> [The task]
Would you please return the lines of the entries below starting at the line that has "if (s2_prod_q[47]) begin" and ending at the line that has "sticky = |s2_prod_q[21:0];", both included, exactly as they are?

> [Collected data entries]
- Opening Delimiter -
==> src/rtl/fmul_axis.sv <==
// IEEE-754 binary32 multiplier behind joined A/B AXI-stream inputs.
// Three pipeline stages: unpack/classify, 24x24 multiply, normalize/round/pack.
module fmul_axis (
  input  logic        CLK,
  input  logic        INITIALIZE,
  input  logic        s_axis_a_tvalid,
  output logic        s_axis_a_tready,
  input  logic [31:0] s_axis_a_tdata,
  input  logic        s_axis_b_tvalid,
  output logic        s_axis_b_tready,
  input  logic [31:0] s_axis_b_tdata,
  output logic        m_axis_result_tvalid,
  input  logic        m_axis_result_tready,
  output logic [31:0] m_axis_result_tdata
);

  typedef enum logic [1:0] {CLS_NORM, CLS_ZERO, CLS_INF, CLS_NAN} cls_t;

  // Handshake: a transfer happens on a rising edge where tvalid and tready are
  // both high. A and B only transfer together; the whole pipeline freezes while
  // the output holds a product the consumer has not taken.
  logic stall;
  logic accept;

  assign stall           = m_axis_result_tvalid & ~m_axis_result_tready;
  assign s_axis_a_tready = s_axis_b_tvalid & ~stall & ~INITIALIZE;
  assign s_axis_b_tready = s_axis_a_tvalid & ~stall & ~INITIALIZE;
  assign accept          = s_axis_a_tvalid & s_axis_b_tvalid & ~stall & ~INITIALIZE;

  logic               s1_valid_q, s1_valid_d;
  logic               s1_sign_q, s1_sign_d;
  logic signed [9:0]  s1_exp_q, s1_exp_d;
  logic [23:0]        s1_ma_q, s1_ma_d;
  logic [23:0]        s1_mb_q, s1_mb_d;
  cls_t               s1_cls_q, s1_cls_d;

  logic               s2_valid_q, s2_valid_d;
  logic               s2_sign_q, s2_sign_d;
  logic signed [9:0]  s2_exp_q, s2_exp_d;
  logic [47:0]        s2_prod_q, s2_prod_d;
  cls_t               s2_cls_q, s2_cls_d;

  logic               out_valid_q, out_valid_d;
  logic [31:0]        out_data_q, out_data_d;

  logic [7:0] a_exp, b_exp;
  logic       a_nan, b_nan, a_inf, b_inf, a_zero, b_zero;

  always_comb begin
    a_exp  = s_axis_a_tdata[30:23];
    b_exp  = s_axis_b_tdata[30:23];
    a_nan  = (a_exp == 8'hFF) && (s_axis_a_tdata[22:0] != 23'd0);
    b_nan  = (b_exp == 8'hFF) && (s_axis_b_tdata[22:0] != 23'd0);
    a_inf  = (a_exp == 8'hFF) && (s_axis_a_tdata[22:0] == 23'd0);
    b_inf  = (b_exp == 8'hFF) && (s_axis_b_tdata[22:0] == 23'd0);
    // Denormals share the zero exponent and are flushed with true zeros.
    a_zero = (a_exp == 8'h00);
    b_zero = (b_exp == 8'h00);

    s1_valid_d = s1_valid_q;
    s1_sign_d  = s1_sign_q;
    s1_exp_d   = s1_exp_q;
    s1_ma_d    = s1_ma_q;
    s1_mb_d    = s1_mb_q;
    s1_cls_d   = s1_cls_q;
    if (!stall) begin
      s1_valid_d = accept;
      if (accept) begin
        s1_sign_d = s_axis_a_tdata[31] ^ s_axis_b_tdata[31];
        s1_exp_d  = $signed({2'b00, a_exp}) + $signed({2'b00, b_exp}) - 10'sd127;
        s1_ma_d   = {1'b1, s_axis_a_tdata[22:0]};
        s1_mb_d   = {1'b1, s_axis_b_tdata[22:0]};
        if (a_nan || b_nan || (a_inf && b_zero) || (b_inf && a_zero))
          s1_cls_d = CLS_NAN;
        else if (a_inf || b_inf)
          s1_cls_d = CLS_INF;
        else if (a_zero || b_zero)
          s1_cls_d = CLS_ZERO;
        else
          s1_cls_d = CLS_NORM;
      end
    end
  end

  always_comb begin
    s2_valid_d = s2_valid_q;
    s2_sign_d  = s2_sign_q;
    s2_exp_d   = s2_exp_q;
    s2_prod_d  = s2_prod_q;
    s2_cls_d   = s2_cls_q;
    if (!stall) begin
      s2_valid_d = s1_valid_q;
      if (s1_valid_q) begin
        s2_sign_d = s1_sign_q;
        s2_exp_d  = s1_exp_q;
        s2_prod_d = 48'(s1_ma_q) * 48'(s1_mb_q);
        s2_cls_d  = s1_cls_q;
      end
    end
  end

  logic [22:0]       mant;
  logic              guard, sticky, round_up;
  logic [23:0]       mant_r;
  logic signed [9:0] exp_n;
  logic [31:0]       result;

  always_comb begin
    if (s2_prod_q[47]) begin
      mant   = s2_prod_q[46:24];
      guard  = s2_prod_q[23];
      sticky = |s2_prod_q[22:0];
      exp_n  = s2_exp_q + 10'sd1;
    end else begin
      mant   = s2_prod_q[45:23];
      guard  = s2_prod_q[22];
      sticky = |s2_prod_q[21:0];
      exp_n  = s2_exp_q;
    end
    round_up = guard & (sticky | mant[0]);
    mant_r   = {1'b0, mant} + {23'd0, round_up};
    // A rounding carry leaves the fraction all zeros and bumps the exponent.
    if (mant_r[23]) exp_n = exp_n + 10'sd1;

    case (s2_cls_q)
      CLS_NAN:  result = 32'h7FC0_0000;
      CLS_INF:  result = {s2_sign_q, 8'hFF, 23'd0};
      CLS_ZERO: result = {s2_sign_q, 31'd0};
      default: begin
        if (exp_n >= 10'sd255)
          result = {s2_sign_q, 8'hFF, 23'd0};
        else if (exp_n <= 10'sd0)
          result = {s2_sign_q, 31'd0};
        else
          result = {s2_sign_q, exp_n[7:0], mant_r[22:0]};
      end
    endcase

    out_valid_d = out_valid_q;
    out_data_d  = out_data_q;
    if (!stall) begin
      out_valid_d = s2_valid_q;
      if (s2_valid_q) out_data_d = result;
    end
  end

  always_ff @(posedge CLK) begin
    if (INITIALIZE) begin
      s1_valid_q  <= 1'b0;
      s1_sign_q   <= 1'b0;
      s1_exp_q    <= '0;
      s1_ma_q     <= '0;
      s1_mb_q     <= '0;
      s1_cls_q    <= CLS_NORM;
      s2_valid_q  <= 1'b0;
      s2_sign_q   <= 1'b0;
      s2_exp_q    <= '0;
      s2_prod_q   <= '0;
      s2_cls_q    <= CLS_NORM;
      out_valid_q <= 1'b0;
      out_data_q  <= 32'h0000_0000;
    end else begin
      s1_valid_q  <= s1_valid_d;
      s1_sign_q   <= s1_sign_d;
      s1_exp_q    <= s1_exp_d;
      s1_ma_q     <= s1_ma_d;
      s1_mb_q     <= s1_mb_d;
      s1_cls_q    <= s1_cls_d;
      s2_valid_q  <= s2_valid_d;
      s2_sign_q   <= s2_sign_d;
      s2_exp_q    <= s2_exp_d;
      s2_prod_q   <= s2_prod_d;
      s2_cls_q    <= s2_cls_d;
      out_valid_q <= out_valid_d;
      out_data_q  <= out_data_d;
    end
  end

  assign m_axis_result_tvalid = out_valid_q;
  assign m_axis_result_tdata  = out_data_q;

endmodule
- Closing Delimiter -
- Opening Delimiter -
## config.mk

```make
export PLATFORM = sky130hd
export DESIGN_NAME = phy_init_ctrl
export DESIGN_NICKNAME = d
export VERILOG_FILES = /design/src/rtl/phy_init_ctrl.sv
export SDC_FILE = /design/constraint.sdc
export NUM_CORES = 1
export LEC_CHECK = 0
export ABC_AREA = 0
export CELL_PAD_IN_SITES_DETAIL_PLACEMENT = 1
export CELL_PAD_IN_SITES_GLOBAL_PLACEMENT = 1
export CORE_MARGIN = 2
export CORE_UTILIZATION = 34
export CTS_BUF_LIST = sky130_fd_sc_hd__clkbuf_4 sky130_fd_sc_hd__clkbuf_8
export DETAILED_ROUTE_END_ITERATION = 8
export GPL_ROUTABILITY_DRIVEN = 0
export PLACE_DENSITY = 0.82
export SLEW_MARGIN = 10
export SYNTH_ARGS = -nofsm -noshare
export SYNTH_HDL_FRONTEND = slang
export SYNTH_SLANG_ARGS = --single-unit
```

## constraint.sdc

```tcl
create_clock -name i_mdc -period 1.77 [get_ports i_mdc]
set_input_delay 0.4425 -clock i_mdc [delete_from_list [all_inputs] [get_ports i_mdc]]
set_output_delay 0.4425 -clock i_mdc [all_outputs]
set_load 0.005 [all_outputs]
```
- Closing Delimiter -
> [Your solution]
    if (s2_prod_q[47]) begin
      mant   = s2_prod_q[46:24];
      guard  = s2_prod_q[23];
      sticky = |s2_prod_q[22:0];
      exp_n  = s2_exp_q + 10'sd1;
    end else begin
      mant   = s2_prod_q[45:23];
      guard  = s2_prod_q[22];
      sticky = |s2_prod_q[21:0];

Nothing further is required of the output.